Background and aims: Restricted physical activity as a consequence of chronic disease or injury is a predictor of functional decline. The aim of this study was to test the hypothesis that a 6- month multidimensional training program would have sustained beneficial effects upon the physiological, functional and psychological condition of old women with a recent history of falls.
Methods: Participants were 65 home-dwelling women (70-90 years) identified from hospital records as having had an accidental fall. After assessment of muscle strength, balance performance, walking speed, balance confidence, and physical activity level, the participants were randomly assigned to a control group (n=33) or a training group (n=32), who performed a multidimensional training program including moderate resistance exercise and balance exercise twice weekly for 6 months. Measurements were repeated after 6 and 12 months.
Results: Six months of multidimensional training resulted in significant improvements and between-group differences in isometric knee extension strength (p<0.05), trunk extension/ flexion strength (p<0.001), habitual/maximal walking speed (p<0.001) and balance performance (p<0.001).

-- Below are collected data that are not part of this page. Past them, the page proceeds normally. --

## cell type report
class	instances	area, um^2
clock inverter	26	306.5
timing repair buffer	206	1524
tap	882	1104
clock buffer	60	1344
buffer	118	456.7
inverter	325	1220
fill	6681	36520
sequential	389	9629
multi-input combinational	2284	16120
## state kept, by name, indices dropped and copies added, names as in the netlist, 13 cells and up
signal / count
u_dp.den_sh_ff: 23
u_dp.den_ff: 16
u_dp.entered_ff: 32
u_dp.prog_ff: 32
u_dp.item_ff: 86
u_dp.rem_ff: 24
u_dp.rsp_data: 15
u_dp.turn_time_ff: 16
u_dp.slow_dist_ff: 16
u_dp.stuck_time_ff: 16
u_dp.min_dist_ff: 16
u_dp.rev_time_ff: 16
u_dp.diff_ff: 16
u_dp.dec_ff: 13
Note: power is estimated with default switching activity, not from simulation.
$ cat src/hdl/arit_pkg.sv
// ----------------------------------------------------------------------------
// arit_pkg
// Shared types and codes for the active rank index table.
// ----------------------------------------------------------------------------
package arit_pkg;

   localparam int FUNC_W = 3;
   localparam int IDX_W  = 10;
   localparam int SIZE_W = 11;
   localparam int ANS_W  = 11;

   localparam logic [FUNC_W-1:0] FUNC_START   = 3'd0;
   localparam logic [FUNC_W-1:0] FUNC_SELECT  = 3'd1;
   localparam logic [FUNC_W-1:0] FUNC_PAIR    = 3'd2;
   localparam logic [FUNC_W-1:0] FUNC_FORWARD = 3'd3;
   localparam logic [FUNC_W-1:0] FUNC_REVERSE = 3'd4;

   localparam logic signed [ANS_W-1:0] ANSWER_NONE = 11'h7FF;

   typedef enum logic [2:0] {
      OP_START,
      OP_SELECT,
      OP_PAIR,
      OP_FORWARD,
      OP_REVERSE
   } op_type;

   typedef struct packed {
      op_type              op;
      logic                active;
      logic [IDX_W-1:0]    abs_index;
      logic [IDX_W-1:0]    rel_index;
      logic [SIZE_W-1:0]   abs_size;
   } cmd_type;

   typedef enum logic [1:0] {
      ST_CLEAR,
      ST_IDLE,
      ST_EXEC,
      ST_FINISH
   } state_type;

   typedef enum logic [2:0] {
      RP_NONE,
      RP_MARK,
      RP_ECHO_ABS,
      RP_ECHO_REL,
      RP_OUT_RANGE,
      RP_NOT_FOUND,
      RP_READ_FWD,
      RP_READ_REV
   } reply_type;

endpackage

$ cat src/hdl/arit_front.sv
// ----------------------------------------------------------------------------
// arit_front
// Request decode and a two-entry command queue towards the execution side.
// ----------------------------------------------------------------------------
module arit_front
   import arit_pkg::*;
(
   input  logic                clock,
   input  logic                reset,
   input  logic                start,
   output logic                busy,
   input  logic [FUNC_W-1:0]   req_func,
   input  logic                req_active,
   input  logic [IDX_W-1:0]    req_abs_index,
   input  logic [IDX_W-1:0]    req_rel_index,
   input  logic [SIZE_W-1:0]   req_abs_size,
   input  logic                back_clearing,
   output logic                cmd_valid,
   output cmd_type             cmd,
   input  logic                cmd_pop
);

   localparam int DEPTH = 2;

   cmd_type    q_ff [DEPTH];
   cmd_type    q_in;
   logic       wr_ptr_ff, wr_ptr_in;
   logic       rd_ptr_ff, rd_ptr_in;
   logic [1:0] fill_ff, fill_in;
   logic       full;
   logic       known;
   logic       push;
   op_type     op;

   always_comb begin
      known = 1'b1;
      op    = OP_START;
      case (req_func)
         FUNC_START:   op = OP_START;
         FUNC_SELECT:  op = OP_SELECT;
         FUNC_PAIR:    op = OP_PAIR;
         FUNC_FORWARD: op = OP_FORWARD;
         FUNC_REVERSE: op = OP_REVERSE;
         default:      known = 1'b0;
      endcase
   end

   assign full      = (fill_ff == 2'(DEPTH));
   assign busy      = full | back_clearing;
   assign push      = start & ~busy & known;
   assign cmd_valid = (fill_ff != 2'd0);
   assign cmd       = q_ff[rd_ptr_ff];

   assign q_in      = '{op: op, active: req_active, abs_index: req_abs_index,
                        rel_index: req_rel_index, abs_size: req_abs_size};
   assign wr_ptr_in = push ? ~wr_ptr_ff : wr_ptr_ff;
   assign rd_ptr_in = cmd_pop ? ~rd_ptr_ff : rd_ptr_ff;
   assign fill_in   = fill_ff + 2'(push) - 2'(cmd_pop);

   always_ff @(posedge clock) begin
      if (reset) begin
         wr_ptr_ff <= 1'b0;
         rd_ptr_ff <= 1'b0;
         fill_ff   <= 2'd0;
      end else begin
         wr_ptr_ff <= wr_ptr_in;
         rd_ptr_ff <= rd_ptr_in;
         fill_ff   <= fill_in;
      end
   end

   always_ff @(posedge clock) begin
      if (push) begin
         q_ff[wr_ptr_ff] <= q_in;
      end
   end

`ifndef SYNTHESIS
   assert property (@(posedge clock) disable iff (reset) cmd_pop |-> cmd_valid)
      else $error("command popped from empty queue");
   assert property (@(posedge clock) disable iff (reset) fill_ff <= 2'(DEPTH))
      else $error("command queue overfilled");
   assert property (@(posedge clock) disable iff (reset) back_clearing |-> busy)
      else $error("request taken during clearing sweep");
`endif

endmodule

$ cat config.mk
export PLATFORM = sky130hd
export DESIGN_NAME = arit_front
export DESIGN_NICKNAME = d
export VERILOG_FILES = /design/src/hdl/arit_pkg.sv /design/src/hdl/arit_front.sv
export SDC_FILE = /design/constraint.sdc
export NUM_CORES = 1
export LEC_CHECK = 0
export BUFFER_PORTS_ARGS = -buffer_cell sky130_fd_sc_hd__buf_2
export CORE_MARGIN = 2
export CORE_UTILIZATION = 55
export DETAILED_ROUTE_END_ITERATION = 12
export GPL_ROUTABILITY_DRIVEN = 0
export PLACE_DENSITY = 0.94
export SYNTH_ARGS = -nofsm -noshare
export SYNTH_HDL_FRONTEND = slang
export SYNTH_SLANG_ARGS = --single-unit
$ cat constraint.sdc
create_clock -name clock -period 5.8 [get_ports clock]
set_input_delay 1.16 -clock clock [delete_from_list [all_inputs] [get_ports clock]]
set_output_delay 1.16 -clock clock [all_outputs]
set_load 0.005 [all_outputs]
==> src/mktr_pkg.sv <==
// Shared types and constants for the multi-key top-four ranker.
`default_nettype none

package mktr_pkg;

   localparam int NAME_W      = 64;
   localparam int NAME_BYTES  = 8;
   localparam int SCORE_IN_W  = 10;
   localparam int SUBJECTS    = 4;
   localparam int SCORE_W     = 12;
   localparam int KEY_COUNT   = 5;
   localparam int TOP_COUNT   = 4;
   localparam int SHOWN_NAMES = 4;
   localparam int CNT_W       = $clog2(TOP_COUNT + 1);
   localparam int KEY_W       = 3;
   localparam int VALID_W     = 3;
   localparam int WIDE_W      = CNT_W + VALID_W;

   localparam int IN_RAW_W    = NAME_W + SUBJECTS * SCORE_IN_W;
   localparam int IN_DATA_W   = ((IN_RAW_W + 7) / 8) * 8;
   localparam int OUT_RAW_W   = SHOWN_NAMES * NAME_W + VALID_W;
   localparam int OUT_DATA_W  = ((OUT_RAW_W + 7) / 8) * 8;

   // Only the top NAME_BYTES bytes of a name are significant.
   localparam logic [NAME_W-1:0] NAME_MASK = {NAME_W{1'b1}} << (NAME_W - 8 * NAME_BYTES);

   localparam logic [KEY_W-1:0] LAST_KEY = KEY_W'(KEY_COUNT - 1);

   typedef logic [NAME_W-1:0]                     name_type;
   typedef logic [SCORE_W-1:0]                    score_type;
   typedef logic [CNT_W-1:0]                      cnt_type;
   typedef logic [VALID_W-1:0]                    valid_type;
   typedef logic [KEY_W-1:0]                      key_type;
   typedef logic [SHOWN_NAMES-1:0][NAME_W-1:0]    shown_type;

   typedef struct packed {
      logic load;    // rank the record held in the input register
      logic clear;   // that record closes the batch: empty the list afterwards
   } list_ctl_type;

endpackage

`default_nettype wire

==> src/mktr_list.sv <==
// One key's ranked list: held entries plus the single-pass insert logic.
`default_nettype none

module mktr_list
   import mktr_pkg::*;
(
   input  wire logic         clock,
   input  wire logic         reset,
   input  wire list_ctl_type ctl,
   input  wire score_type    rec_score,
   input  wire name_type     rec_name,
   output shown_type         shown_name,
   output valid_type         shown_valid
);

   score_type held_score_ff [TOP_COUNT];
   name_type  held_name_ff  [TOP_COUNT];
   cnt_type   held_count_ff;

   score_type held_score_in [TOP_COUNT];
   name_type  held_name_in  [TOP_COUNT];
   cnt_type   held_count_in;
   cnt_type   count_ins;
   logic [TOP_COUNT-1:0] ahead;
   logic [WIDE_W-1:0]    count_wide;

   // An entry ranks ahead of the new record if it is occupied and has a higher
   // score, or the same score and a name that is not larger.
   always_comb begin
      for (int i = 0; i < TOP_COUNT; i++) begin
         ahead[i] = (CNT_W'(i) < held_count_ff) &&
                    ((held_score_ff[i] > rec_score) ||
                     ((held_score_ff[i] == rec_score) && (held_name_ff[i] <= rec_name)));
      end
   end

   always_comb begin
      if (ahead[0]) begin
         held_score_in[0] = held_score_ff[0];
         held_name_in[0]  = held_name_ff[0];
      end else begin
         held_score_in[0] = rec_score;
         held_name_in[0]  = rec_name;
      end
      for (int i = 1; i < TOP_COUNT; i++) begin
         if (ahead[i]) begin
            held_score_in[i] = held_score_ff[i];
            held_name_in[i]  = held_name_ff[i];
         end else if (ahead[i-1]) begin
            held_score_in[i] = rec_score;
            held_name_in[i]  = rec_name;
         end else begin
            held_score_in[i] = held_score_ff[i-1];
            held_name_in[i]  = held_name_ff[i-1];
         end
      end
   end

   always_comb begin
      if (held_count_ff < CNT_W'(TOP_COUNT)) begin
         count_ins = held_count_ff + CNT_W'(1);
      end else begin
         count_ins = held_count_ff;
      end
      held_count_in = ctl.clear ? '0 : count_ins;
   end

   always_ff @(posedge clock) begin
      if (reset) begin
         held_count_ff <= '0;
      end else if (ctl.load) begin
         held_count_ff <= held_count_in;
      end
   end

   always_ff @(posedge clock) begin
      if (ctl.load) begin
         for (int i = 0; i < TOP_COUNT; i++) begin
            held_score_ff[i] <= held_score_in[i];
            held_name_ff[i]  <= held_name_in[i];
         end
      end
   end

   // View of the list after this record, as the batch result shows it.
   assign count_wide  = WIDE_W'(count_ins);
   assign shown_valid = (count_wide > WIDE_W'(SHOWN_NAMES)) ? VALID_W'(SHOWN_NAMES)
                                                             : VALID_W'(count_wide);

   for (genvar j = 0; j < SHOWN_NAMES; j++) begin : g_shown
      if (j < TOP_COUNT) begin : g_place
         assign shown_name[j] = (WIDE_W'(j) < count_wide) ? held_name_in[j] : '0;
      end else begin : g_none
         assign shown_name[j] = '0;
      end
   end

   a_count_range : assert property (@(posedge clock) disable iff (reset)
      held_count_ff <= CNT_W'(TOP_COUNT))
      else $error("list holds more entries than it has places");

   a_clear_empties : assert property (@(posedge clock) disable iff (reset)
      (ctl.load && ctl.clear) |=> (held_count_ff == '0))
      else $error("list not emptied after the closing record");

endmodule

`default_nettype wire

At follow-up, 6 months after intervention, these improvements were preserved in the training group and there was also a significant between- group difference with regard to balance confidence. No between-group differences were found concerning number of falls or physical activity level during the one-year study period.
Conclusions: A multi-dimensional training program produced significant improvements in physiological and functional risk factors for falls and disability in women aged 70-90 years with a recent history of falls.